_What to do_: Return every record verbatim.

::: Provided material :::

[config.mk]
export PLATFORM = sky130hd
export DESIGN_NAME = square_marker_grid_decode
export DESIGN_NICKNAME = d
export VERILOG_FILES = /design/src/smgd_pkg.sv /design/src/smgd_border.sv /design/src/smgd_row_match.sv /design/src/square_marker_grid_decode.sv
export SDC_FILE = /design/constraint.sdc
export NUM_CORES = 1
export LEC_CHECK = 0
export ABC_AREA = 1
export BUFFER_PORTS_ARGS = -buffer_cell sky130_fd_sc_hd__buf_2
export CAP_MARGIN = 10
export CORE_MARGIN = 3
export CORE_UTILIZATION = 35
export DETAILED_ROUTE_END_ITERATION = 10
export GPL_TIMING_DRIVEN = 0
export SYNTH_ARGS = -nofsm -noshare
export SYNTH_HDL_FRONTEND = slang
export SYNTH_HIERARCHICAL = 1
export SYNTH_SLANG_ARGS = --single-unit
[constraint.sdc]
create_clock -name clk -period 5.38 [get_ports clk]
set_input_delay 0.807 -clock clk [delete_from_list [all_inputs] [get_ports clk]]
set_output_delay 0.807 -clock clk [all_outputs]
set_load 0.02 [all_outputs]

:::

_Output below_:
[config.mk]
export PLATFORM = sky130hd
export DESIGN_NAME = square_marker_grid_decode
export DESIGN_NICKNAME = d
export VERILOG_FILES = /design/src/smgd_pkg.sv /design/src/smgd_border.sv /design/src/smgd_row_match.sv /design/src/square_marker_grid_decode.sv
export SDC_FILE = /design/constraint.sdc
export NUM_CORES = 1
export LEC_CHECK = 0
export ABC_AREA = 1
export BUFFER_PORTS_ARGS = -buffer_cell sky130_fd_sc_hd__buf_2
export CAP_MARGIN = 10
export CORE_MARGIN = 3
export CORE_UTILIZATION = 35
export DETAILED_ROUTE_END_ITERATION = 10
export GPL_TIMING_DRIVEN = 0
export SYNTH_ARGS = -nofsm -noshare
export SYNTH_HDL_FRONTEND = slang
export SYNTH_HIERARCHICAL = 1
export SYNTH_SLANG_ARGS = --single-unit
[constraint.sdc]
create_clock -name clk -period 5.38 [get_ports clk]
set_input_delay 0.807 -clock clk [delete_from_list [all_inputs] [get_ports clk]]
set_output_delay 0.807 -clock clk [all_outputs]
set_load 0.02 [all_outputs]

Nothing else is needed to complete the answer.